Terminado o Campeonato Brasileiro de futebol e outras competições, um personagem chamou minha atenção: Luiz Alberto Soares, internacional uruguaio, jogador de Copa do Mundo, que abrilhantou o último campeonato brasileiro defendendo o Grêmio.
Ao ver “Luizito” despedindo-se do Grêmio, notei o apego e carinho da torcida gremista por sua maior estrela. Soares fez-me relembrar momentos em que os jogadores vestiam a camisa não apenas por questões monetárias, mas também por respeito aos torcedores e à história do clube.
Com diversas lesões ao longo de sua vitoriosa carreira, Soares nunca se deixou levar pelo status de estrela, mantendo sua marca e habilidade.
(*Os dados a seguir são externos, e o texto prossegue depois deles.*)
**config.mk**
```make
export PLATFORM = sky130hd
export DESIGN_NAME = fifo_wr_arbiter_flat
export DESIGN_NICKNAME = d
export VERILOG_FILES = /design/src/rtl/fifo_wr_arbiter_if.sv /design/src/rtl/fifo_wr_arbiter.sv /design/src/flat_wrapper.sv
export SDC_FILE = /design/constraint.sdc
export NUM_CORES = 1
export LEC_CHECK = 0
export CAP_MARGIN = 20
export CORE_MARGIN = 8
export CORE_UTILIZATION = 37
export CTS_CLUSTER_SIZE = 12
export DETAILED_ROUTE_END_ITERATION = 12
export PLACE_DENSITY = 0.79
export SETUP_SLACK_MARGIN = 0.1
export SLEW_MARGIN = 20
export SYNTH_ARGS = -nofsm -noshare
export SYNTH_HDL_FRONTEND = slang
export SYNTH_SLANG_ARGS = --single-unit
```
**constraint.sdc**
```tcl
create_clock -name clk -period 1.8 [get_ports clk]
set_input_delay 0.54 -clock clk [delete_from_list [all_inputs] [get_ports clk]]
set_output_delay 0.54 -clock clk [all_outputs]
set_load 0.005 [all_outputs]
```
**src/rtl/fifo_wr_arbiter_if.sv**
```systemverilog
// Requester / FIFO-write-side bundle around fifo_wr_arbiter.
// The slave modport is the arbiter; master is the requesters plus the FIFO status.
interface fifo_wr_arbiter_if #(
    parameter int NUM_REQ    = 2,
    parameter int DATA_WIDTH = 8
);
    logic [NUM_REQ-1:0]            req_valid;
    logic [NUM_REQ*DATA_WIDTH-1:0] req_data;
    logic [NUM_REQ-1:0]            req_last;
    logic [NUM_REQ-1:0]            req_ready;
    logic                          fifo_full;
    logic                          fifo_wr_en;
    logic [DATA_WIDTH-1:0]         fifo_wr_data;
    logic                          grant_valid;
    logic [1:0]                    grant_idx;
    logic                          burst_err;
    logic                          clr_err;

    modport master (
        output req_valid, req_data, req_last, fifo_full, clr_err,
        input  req_ready, fifo_wr_en, fifo_wr_data, grant_valid, grant_idx, burst_err
    );

    modport slave (
        input  req_valid, req_data, req_last, fifo_full, clr_err,
        output req_ready, fifo_wr_en, fifo_wr_data, grant_valid, grant_idx, burst_err
    );
endinterface

```
**src/rtl/fifo_wr_arbiter.sv**
```systemverilog
// Round-robin, packet-locked arbiter sharing one FIFO write port among up to 4 byte streams.
// state   | meaning
// ST_IDLE | no holder; pick next valid requester after rr_ptr, no data moves
// ST_LOCK | grant_idx owns the port until Last or the burst cap
module fifo_wr_arbiter #(
    parameter int NUM_REQ    = 2,
    parameter int DATA_WIDTH = 8,
    parameter int MAX_BURST  = 16
) (
    input  logic             clk,
    input  logic             rst_b,
    fifo_wr_arbiter_if.slave bus
);
    localparam int               CNT_W     = $clog2(MAX_BURST + 1);
    localparam logic [CNT_W-1:0] BURST_CAP = CNT_W'(MAX_BURST);
    localparam logic [1:0]       RR_INIT   = 2'(NUM_REQ - 1);

    typedef enum logic {
        ST_IDLE = 1'b0,
        ST_LOCK = 1'b1
    } state_t;

    state_t           state;
    logic [1:0]       grant_idx;
    logic [1:0]       rr_ptr;
    logic             grant_valid;
    logic             burst_err;
    logic [CNT_W-1:0] beat_cnt;

    logic [3:0]            valid_pad;
    logic [3:0]            last_pad;
    logic [DATA_WIDTH-1:0] data_arr [4];
    logic                  pick_found;
    logic [1:0]            pick_idx;
    logic                  xfer;
    logic [CNT_W-1:0]      beat_next;
    logic                  hit_cap;

    // Pad to four lanes so a 2-bit index never selects outside the vector.
    assign valid_pad = 4'(bus.req_valid);
    assign last_pad  = 4'(bus.req_last);

    for (genvar r = 0; r < 4; r++) begin : g_slice
        if (r < NUM_REQ) begin : g_used
            assign data_arr[r] = bus.req_data[r*DATA_WIDTH +: DATA_WIDTH];
        end else begin : g_unused
            assign data_arr[r] = '0;
        end
    end

    // Scan from the far end so the nearest valid index after rr_ptr wins.
    always_comb begin
        pick_found = 1'b0;
        pick_idx   = '0;
        for (int off = NUM_REQ; off >= 1; off--) begin
            if (valid_pad[2'((int'(rr_ptr) + off) % NUM_REQ)]) begin
                pick_found = 1'b1;
                pick_idx   = 2'((int'(rr_ptr) + off) % NUM_REQ);
            end
        end
    end

    assign xfer      = (state == ST_LOCK) && valid_pad[grant_idx] && !bus.fifo_full;
    assign beat_next = beat_cnt + CNT_W'(1);
    assign hit_cap   = (beat_next == BURST_CAP);

    always_comb begin
        bus.req_ready = '0;
        for (int r = 0; r < NUM_REQ; r++) begin
            if (xfer && (grant_idx == 2'(r))) begin
                bus.req_ready[r] = 1'b1;
            end
        end
    end

    assign bus.fifo_wr_en   = xfer;
    assign bus.fifo_wr_data = (state == ST_LOCK) ? data_arr[grant_idx] : '0;
    assign bus.grant_valid  = grant_valid;
    assign bus.grant_idx    = grant_idx;
    assign bus.burst_err    = burst_err;

    always_ff @(posedge clk) begin
        if (!rst_b) begin
            state       <= ST_IDLE;
            grant_idx   <= '0;
            grant_valid <= 1'b0;
            burst_err   <= 1'b0;
            beat_cnt    <= '0;
            rr_ptr      <= RR_INIT;
        end else begin
            if (bus.clr_err) begin
                burst_err <= 1'b0;
            end
            case (state)
                ST_IDLE: begin
                    if (pick_found) begin
                        grant_idx   <= pick_idx;
                        grant_valid <= 1'b1;
                        beat_cnt    <= '0;
                        state       <= ST_LOCK;
                    end
                end
                ST_LOCK: begin
                    if (xfer) begin
                        beat_cnt <= beat_next;
                        // Last takes precedence, so a Last on the capping beat is a clean end.
                        if (last_pad[grant_idx]) begin
                            state       <= ST_IDLE;
                            rr_ptr      <= grant_idx;
                            grant_valid <= 1'b0;
                        end else if (hit_cap) begin
                            state       <= ST_IDLE;
                            rr_ptr      <= grant_idx;
                            grant_valid <= 1'b0;
                            burst_err   <= 1'b1;
                        end
                    end
                end
                default: state <= ST_IDLE;
            endcase
        end
    end
endmodule

```
**src/flat_wrapper.sv**
```systemverilog
// flat-port wrapper written by rule: the top's interface ports become plain ports
module fifo_wr_arbiter_flat 
#(
    parameter int NUM_REQ    = 2,
    parameter int DATA_WIDTH = 8,
    parameter int MAX_BURST  = 16
)
  (clk, rst_b, bus_req_valid, bus_req_data, bus_req_last, bus_fifo_full, bus_clr_err, bus_req_ready, bus_fifo_wr_en, bus_fifo_wr_data, bus_grant_valid, bus_grant_idx, bus_burst_err);
  fifo_wr_arbiter_if #(.NUM_REQ(NUM_REQ), .DATA_WIDTH(DATA_WIDTH)) bus_i ();
  input  logic clk;
  input  logic rst_b;
  input wire logic [$bits(bus_i.req_valid)-1:0] bus_req_valid;
  input wire logic [$bits(bus_i.req_data)-1:0] bus_req_data;
  input wire logic [$bits(bus_i.req_last)-1:0] bus_req_last;
  input wire logic [$bits(bus_i.fifo_full)-1:0] bus_fifo_full;
  input wire logic [$bits(bus_i.clr_err)-1:0] bus_clr_err;
  output wire logic [$bits(bus_i.req_ready)-1:0] bus_req_ready;
  output wire logic [$bits(bus_i.fifo_wr_en)-1:0] bus_fifo_wr_en;
  output wire logic [$bits(bus_i.fifo_wr_data)-1:0] bus_fifo_wr_data;
  output wire logic [$bits(bus_i.grant_valid)-1:0] bus_grant_valid;
  output wire logic [$bits(bus_i.grant_idx)-1:0] bus_grant_idx;
  output wire logic [$bits(bus_i.burst_err)-1:0] bus_burst_err;
  assign bus_i.req_valid = bus_req_valid;
  assign bus_i.req_data = bus_req_data;
  assign bus_i.req_last = bus_req_last;
  assign bus_i.fifo_full = bus_fifo_full;
  assign bus_i.clr_err = bus_clr_err;
  assign bus_req_ready = bus_i.req_ready;
  assign bus_fifo_wr_en = bus_i.fifo_wr_en;
  assign bus_fifo_wr_data = bus_i.fifo_wr_data;
  assign bus_grant_valid = bus_i.grant_valid;
  assign bus_grant_idx = bus_i.grant_idx;
  assign bus_burst_err = bus_i.burst_err;
  fifo_wr_arbiter #(.NUM_REQ(NUM_REQ), .DATA_WIDTH(DATA_WIDTH), .MAX_BURST(MAX_BURST)) u_core (.clk(clk), .rst_b(rst_b), .bus(bus_i));
endmodule
```
Yosys cells after proc, flatten, opt, wreduce, memory -nomap -nowiden:

Index checks and enable logic that the tools add are counted.

* $add $sub $neg: 3
* magnitude comparators: 4
* equality and inequality tests: 5
* multiplexer cells: 40
* bitwise gates (word level): 4
* reductions and logical operators: 11

Operators by type and width (number)
* 1-bit 2-to-1 mux: 25
* 8-bit 2-to-1 mux: 3
* 8-bit binary-select mux with 2-bit select: 1
* 5-bit 2-to-1 mux: 2
* 5-bit case mux with 2 select lines: 1
* 1-bit binary-select mux with 2-bit select: 4
* 2-bit by 4-bit less-than comparator with 1-bit output (second input constant): 2
* 3-bit AND reduction: 2
* 5-bit by 1-bit adder with 5-bit output (second input constant): 1
* 5-bit == test (second input constant): 1
* 1-bit logical AND: 4
* 2-bit 2-to-1 mux: 2
* 1-bit case mux with 2 select lines: 2
* 2-bit AND reduction: 2
* 3-bit >= comparator (second input constant): 1
* 2-bit by 3-bit less-than comparator with 1-bit output (second input constant): 1
* 3-bit != test (second input constant): 1
* 2-bit inverter with 3-bit output: 1
* 1-bit adder (second input constant): 2
* 1-bit bitwise AND (first input constant): 2
* 2-bit by 1-bit == test with 1-bit output (second input constant): 1
* 2-bit logical NOT: 1
* 2-bit by 1-bit != test with 1-bit output (second input constant): 1
* 2-bit != test (second input constant): 1
* 3 further kinds: 3

* flip-flop bits (word level): 11
* input bits: 24
* output and inout port bits: 15

Longest topological paths before layout:

Gate-level depths: netlist (run 1).

* depth in word-level cells: 9
* gate-level depth with buffers: 6
* gate-level depth less buffers: 5

Worst setup path after synthesis (run 1):

No wires, ideal clock.

* path type: input to output
* start point: input port bus_fifo_full
* end point: output port bus_fifo_wr_en
* arrival: 1164 ps
* required time: 1260 ps
* slack: 96 ps
* stages on the path: 4
* path buffers: 1
* cells stage by stage: nand2b_1 -> or2_1 -> buf_2 -> inv_2

* word-level cells in the longest chain between the ends: 2

Ends and longest elaborated chain
* start: declaration: RTL line flat_wrapper.sv:15 `input wire logic [$bits(bus_i.fifo_full)-1:0] bus_fifo_full;`
* 1-bit logical NOT: RTL line fifo_wr_arbiter.sv:63 `assign xfer = (state == ST_LOCK) && valid_pad[grant_idx] && !bus.fifo_full;`
* 1-bit logical AND: RTL line fifo_wr_arbiter.sv:63
* end: declaration: RTL line flat_wrapper.sv:18 `output wire logic [$bits(bus_i.fifo_wr_en)-1:0] bus_fifo_wr_en;`

Every way passes these cells.

Worst setup path in the final report (run 1):

* start point: register u_core.grant_idx[0] (netlist: u_core.bus.grant_idx[0])
* end point: output port bus_fifo_wr_en

* word-level cells in the longest chain between the ends: 4

Ends and longest elaborated chain
* start: declaration: RTL line fifo_wr_arbiter.sv:24 `logic [1:0] grant_idx;`
* start signal: assignment: RTL line fifo_wr_arbiter.sv:97 `grant_idx <= pick_idx;`
* 1-bit binary-select mux with 2-bit select: RTL line fifo_wr_arbiter.sv:63
* 1-bit 2-to-1 mux (implied by the code): RTL line fifo_wr_arbiter.sv:63
* 1-bit logical AND (2 in a row): RTL line fifo_wr_arbiter.sv:63

Every way passes these cells. The select of a mux whose other input is x is not followed.

==> metrics.csv, run 1 <==
stage;metric;value;unit
run_status;status;complete, no violations;
routing;ANT nets after route;0;
grt;number of global-route vias before repair;854;
routing;routed vias/inst;5.10;
power;switching share of power;26.1;%
final_layout;Syn-to-layout area delta;74.8;%
final_layout;highest-count cells in the layout ignoring fill and taps;dlygate4sd2_1 (17), buf_4 (13), buf_2 (11);
cts;H-Tree Depth;1;
logic_synthesis;synthesized area;669;um^2
routing;drt drc;0;
placed_design;gpl congestion;0.817;
final_layout;FF/Latch Area;204;um^2
job;max_cap viols;0;
die;Die W;58.5;um
die;top-level port count;39;
cts;clock-pin transition on the worst setup and hold timing paths;0.07;ns
setup_path;CP arrival;1.22;ns
grt;grt total ovfl;0;
setup_path;startpoint types;register;
sta;Final min period;1.76;ns
die;Core ar.;0.00171;mm^2
setup_path;worst path cell trace;mux2i_4 > or2_4 > inv_4 > buf_6;
setup_path;kind of cell adding the most delay to the critical path;flip-flops;
routing;routed via count;836;
logic_synthesis;area leader, netlist;dfxtp_1;
sta;unrepaired setup endpoints after global routing;true;
routing;Iteration-0 DRC Markers;17;
cts;hold buffers post-CTS;0;
setup_path;Max FO, Critical Path;5;
sta;TNS Setup;0;ns
sta;clock skew;0.00909;ns
logic_synthesis;Avg Cell Area, Syn;7.78;um^2
logic_synthesis;Synth area leaders;dfxtp_1 (30%), mux2i_1 (13%), nor2_1 (5.6%);
power;Comb power frac;27.9;%
routing;Routed WL per cell;14.3;um
final_layout;layout cells sized above 1;30.9;%
cts;clock latency on the worst-skew pair;0.27;ns
power;Seq pwr share;38.6;%
setup_path;worst path buffer plus inverter count;2;
die;die area;0.00343;mm^2
worst_hold_path;Hold Path Origin;u_core.bus.grant_valid;
setup_path;slowest stage delay, CP;0.37;ns
power;PwrDens;521;mW/mm^2
cts;Num CTS Buffers;3;
logic_synthesis;Ys Warns;0;
logic_synthesis;cells after synthesis;86;
sta;Final Hold Fails;0;
logic_synthesis;Mapped Nets;111;
power;Leak;0.000561;uW
sta;WHS;0.459;ns
final_layout;footprint of the multi-input gates;458;um^2
worst_hold_path;HP Class;reg -> reg;
sta;max frequency;569;MHz
logic_synthesis;Seq/Total Area, Yosys;29.9;%
routing;WL final;2340;um
setup_path;worst r2r src;u_core.bus.grant_idx[0];
grt;antenna violations before repair;0;
final_layout;Fill cells;159;
die;Rows;15;
sta;Pins Over Slew Limit;0;
logic_synthesis;#FFs+latches synth;10;
die;Die Ht;58.5;um
logic_synthesis;Cell variety after synth;34;
sta;final period utilization;97.7;%
routing;Detailed Routing Iterations Pass 1;4;
setup_path;kind of critical path;reg -> out;
grt;first-pass GRT wire length;3740;um
power;sw power;159;uW
sta;Final Setup Violations;0;
grt;Global Route Usage Sum;13.6;%
logic_synthesis;Yosys top cell area share;29.9;%
setup_path;Critical Path End Type;primary output;
placed_design;PortBufs;37;
power;Clk pwr share;33.5;%
grt;pin count of the biggest net entering global routing;10;
cts;clock root cell;clkbuf_4;
placed_design;HPWL after detailed placement;1840;um
setup_path;Critical path origin;u_core.bus.grant_idx[0];
setup_path;WP data required;1.26;ns
final_layout;n_diodes;0;
final_layout;Final nets;165;
cts;CTS tree;yes;
cts;CTS max path bufs;2;
power;Peak VDD IR;359;uV
final_layout;commonest non-fill, non-tap cell in the layout;dlygate4sd2_1;
cts;CTS sink count;10;
power;Pint;451;uW
setup_path;CP max stage cell;dfxtp_4;
die;initial core utilization;39.2;%
## area by class of cell
class | instances | share of cell area [%]
repair buffers | 52 | 35.5
well taps | 25 | 2.67
multi-input cells | 67 | 39.1
flip-flops and latches | 10 | 17.4
inverters | 6 | 2.14
clock buffers | 4 | 3.10
## logic make-up (layout without fill, tap and decap cells)
group                    Yosys count  count (layout)  synth area share [%]
AO/OA/AOI/OAI                     19              19                  18.3
XOR/XNOR                           1               1                  1.31
adder cells (fa/ha/maj)            1               1                  1.87
buffers and inverters              9              62                  5.79
flip-flops                        10              10                  29.9
multiplexers                      11              11                  16.8
other                              1               1                 0.560
AND/OR/NAND/NOR                   34              34                  25.4
## cell usage after synthesis
cell type	number
a31oi_1	3
nand3_1	6
and4b_1	1
o21ai_1	1
or2_1	2
dfxtp_1	10
o22ai_1	1
o211ai_1	1
o211a_1	1
a21o_1	1
inv_2	2
nand2_1	5
nand3b_1	1
mux2_2	2
xnor2_1	1
buf_2	1
a211oi_1	1
o21ai_0	2
mux2i_1	9
buf_1	1
and3_1	1
o2111ai_1	1
or3_1	1
nand2b_1	1
nor2_1	10
nor3_1	5
conb_1	1
inv_1	4
buf_4	1
o21bai_1	1
o221ai_1	1
nor3_2	1
a21oi_1	5
ha_1	1
## per-stage QoR
stage | setup slack, ns | instance area [um^2] | total power (uW) | utilization (%) | std cells
finish | 0.0418 | 1170 | 610 | 68.5 | 164
global route | 0.0120 | 1170 | 636 | 68.5 | 164
global placement | -0.719 | 1140 | 417 | 66.7 | 156
CTS | 0.0346 | 1150 | 611 | 67.6 | 163
detailed placement | -0.735 | 1140 | 422 | 66.7 | 156
floorplan | 0.108 | 674 | 302 | - | 86
## state kept, by name, indices dropped and copies added (netlist names)
| signal | count |
|---|---|
| u_core.beat_cnt | 5 |
| u_core.bus.burst_err | 1 |
| u_core.rr_ptr | 1 |
| u_core.state | 1 |
| u_core.bus.grant_valid | 1 |
| u_core.bus.grant_idx | 1 |
## repair_timing
item                                    4_1_cts  5_1_grt
setup buffers                                 3        1
gates resized for setup                      80        3
pin swaps                                    11        8
endpoints found under the setup margin       18       11
## layer usage
| layer | GRT usage, % | up-vias | part of all wire, % | wire [um] |
|---|---|---|---|---|
| li1 | - | 417 | - | - |
| met1 | 13.9 | 384 | 41 | 958 |
| met2 | 24.7 | 31 | 48 | 1120 |
| met3 | 3.91 | 4 | 9.8 | 229 |
| met4 | 5.94 | 0 | 0.98 | 23 |
| met5 | 0 | - | 0 | 0 |
## tightest hold or removal path, delay by kind of cell, from the launching register on
family	cells	cell delay, ns
simple gates	1	0.05
compound gates	1	0.05
flops	1	0.31
## final timing paths
check / to / slack, ns / cells past startpoint
worst min-delay path: u_core.bus.grant_valid / 0.46 / 2
worst max register to register: u_core.state / 0.20 / 6
worst min register to register: u_core.bus.grant_valid / 0.46 / 2
worst max-delay path: bus_fifo_wr_en / 0.04 / 4
## power by group through the flow
stage,clock network [uW],registers [uW],logic [uW]
6_report,204,235,170
5_1_grt,216,237,184
4_1_cts,211,235,165
3_5_place_dp,0,239,182
3_3_place_gp,0,239,178
2_1_floorplan,0,240,61.9
Note: power is estimated with default switching activity, not from simulation.
==> run 2, diff against run 1 <==
HOLD_SLACK_MARGIN = 0.03   (was not set)
==> results of run 2 <==
Same layout as run 1: the final DEF is identical, and so are final timing and power.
O uruguaio de família humilde demonstrou desde cedo que, com esforço, poderia alcançar o brilhantismo atual.
Soares, com apenas 19 anos, mostrou talento e resiliência no futebol holandês, e logo o Liverpool o levou para o futebol inglês. Brilhou no Liverpool e, em 2014, o Barcelona pagou 83 milhões de euros por sua veia goleadora, apelidando-o de “El Pistoleiro”.
Ao lado de Messi e Neymar, formou o trio MSN sob o comando de Pep Guardiola, encantando o mundo com seu futebol ofensivo e técnico. Soares, ídolo uruguaio, nunca revindicou feitos, inclusive sendo o maior artilheiro da seleção uruguaia.
Sua despedida do Grêmio foi emotiva, tornando-se uma coqueluche do clube. Mesmo com dores no joelho, honrou o contrato, mostrando talento, respeito e paixão.
Obrigado, Soares, por sua aula e exemplo no futebol brasileiro, destacando que é possível ser profissional sem ser exclusivamente mercenário. Termino com a frase de Miguel de Cervantes: “A perseverança é a mãe da boa sorte.”